雄激素通過雄激素受體途徑調控小鼠附睪Fkbp5Fkbp5基因的表達*

徐 迎陳 沁胡雙綱**

1. 上海大學生命科學學院（上海 200444）；2. 上海交通大學醫學院附屬仁濟醫院生殖醫學科；上海市輔助生殖與優生重點實驗室

·論 著·

雄激素通過雄激素受體途徑調控小鼠附睪Fkbp5Fkbp5基因的表達*

徐 迎1,2陳 沁1**胡雙綱2**

1. 上海大學生命科學學院（上海 200444）；2. 上海交通大學醫學院附屬仁濟醫院生殖醫學科；上海市輔助生殖與優生重點實驗室

目的 初步研究小鼠附睪Fkbp5（FK506 binding protein 5）基因對雄激素的響應性以及相關的分子機制。方法 建立小鼠去勢以及雄激素補充模型。采用RT-PCR以及RT-qPCR，檢測正常小鼠、去勢小鼠以及去勢后補充外源雄激素的小鼠附睪中Fkbp5基因的mRNA表達水平。搜索染色體免疫共沉淀-測序（chromatin immunoprecipitation-sequencing, ChIP-seq）數據建立的小鼠附睪全基因組雄激素受體（androgen receptor, AR）結合位點的數據庫，尋找與Fkbp5基因相關聯的AR結合位點。利用AR抗體進行染色體免疫共沉淀（chromatin immunoprecipitation, ChIP），采用ChIP-PCR以及ChIP-qPCR的方法，檢測Fkbp5基因相關聯的AR結合位點在體內與AR的結合情況。結果 去勢后，Fkbp5基因的表達顯著降低（P＜0.05）；補加雄激素后，Fkbp5基因的表達又升至正常水平（P＜0.05）。從小鼠附睪AR結合位點的數據庫中鑒定到14個Fkbp5相關聯的AR結合位點。ChIP-PCR結果顯示，在正常生理狀態下，這14個結合位點均與AR結合。ChIP-qPCR結果顯示，去勢后，這14個AR結合位點的富集倍數均顯著下降（P＜0.05）；而補加雄激素后，這些AR結合位點的富集倍數又顯著上升至生理水平（P＜0.05）。結論 Fkbp5在小鼠附睪內的表達受雄激素的正調控，并且是AR的一個直接靶基因。該研究首次證實了Fkbp5的啟動子以及上游增強子區域存在雄激素響應元件，為探究雄激素/AR對Fkbp5的調控機制提供了新的視角。

雄激素; 雄激素受體; Fkbp5基因

附睪是雄激素依賴器官，其結構維持，功能發揮以及基因表達都受到雄激素的調控[1,2]。1973年，Orgebin-Crist等證實了雄激素對附睪內精子成熟的決定性作用[3]后，雄激素對附睪的調控作用得到深入的研究，從形態學水平，到生化水平，再到現在的分子水平[4]。雄激素的作用是由雄激素受體（androgen receptor, AR）介導的。AR是一種轉錄因子, 屬于核受體超家族成員,一旦被雄激素激活, 便進入靶細胞的核內，以高專一性、高親和力與雄激素應答元件（androgen response element, ARE）結合以調控基因轉錄[5,6]。因此，尋找和鑒定附睪內雄激素的靶基因以及與這些靶基因相關的AR結合位點（androgen receptor binding site, ARBS）和ARE，是闡明雄激素調控精子成熟的機制所必須的。

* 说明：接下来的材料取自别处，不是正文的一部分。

$ cat src/rtl/vex_bram_pkg.sv
// Shared types for the VexRiscv iBus/dBus to BRAM arbiter.
// Source tags, access sizes, lane-mask helper and response tags.
package vex_bram_pkg;

  typedef enum logic {
    SRC_IBUS = 1'b0,
    SRC_DBUS = 1'b1
  } src_e;

  localparam logic [1:0] SIZE_B = 2'd0;
  localparam logic [1:0] SIZE_H = 2'd1;
  localparam logic [1:0] SIZE_W = 2'd2;

  typedef struct packed {
    logic valid;
    src_e src;
    logic err;
  } rsp_tag_t;

  function automatic logic [3:0] be_gen(
    input logic [1:0] size,
    input logic [1:0] addr
  );
    logic [3:0] be;
    be = 4'b1111;
    unique case (1'b1)
      size == SIZE_B: be = 4'b0001 << addr;
      size == SIZE_H: be = 4'b0011 << {addr[1], 1'b0};
      default:        be = 4'b1111;
    endcase
    return be;
  endfunction

endpackage

$ cat src/rtl/vex_bram_rsp_pipe.sv
// Fixed-depth shift pipe carrying read tags alongside BRAM latency.
// Never stalls; reset flushes every stage.
module vex_bram_rsp_pipe
  import vex_bram_pkg::*;
#(
  parameter int unsigned DEPTH = 1
) (
  input  logic     clk,
  input  logic     rst_n,
  input  rsp_tag_t tag_in,
  output rsp_tag_t tag_out
);

  rsp_tag_t pipe_q [DEPTH];

  always_ff @(posedge clk or negedge rst_n) begin
    if (!rst_n) begin
      for (int i = 0; i < DEPTH; i++) begin
        pipe_q[i] <= '0;
      end
    end else begin
      pipe_q[0] <= tag_in;
      for (int i = 1; i < DEPTH; i++) begin
        pipe_q[i] <= pipe_q[i-1];
      end
    end
  end

  assign tag_out = pipe_q[DEPTH-1];

endmodule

Fkbp5是免疫親和素蛋白家族的一個成員，在免疫調節以及蛋白折疊和轉運過程中發揮重要作用[7]。同時，有文獻報道，Fkbp5還可以作為分子伴侶（chaperone）蛋白與AR結合進一步增強AR的配體結合活性以及轉錄調控活性[8]。Fkbp5也是雄激素的一個靶基因，在前列腺癌細胞系以及小鼠前列腺中，Fkbp5均受雄激素的正調控，并且對雄激素的響應性遠比前列腺特異抗原基因（prostate specific antigen，PSA）快速而劇烈[9,10]，因此也被作為在體靶組織內研究雄激素調控機制的理想的模式基因。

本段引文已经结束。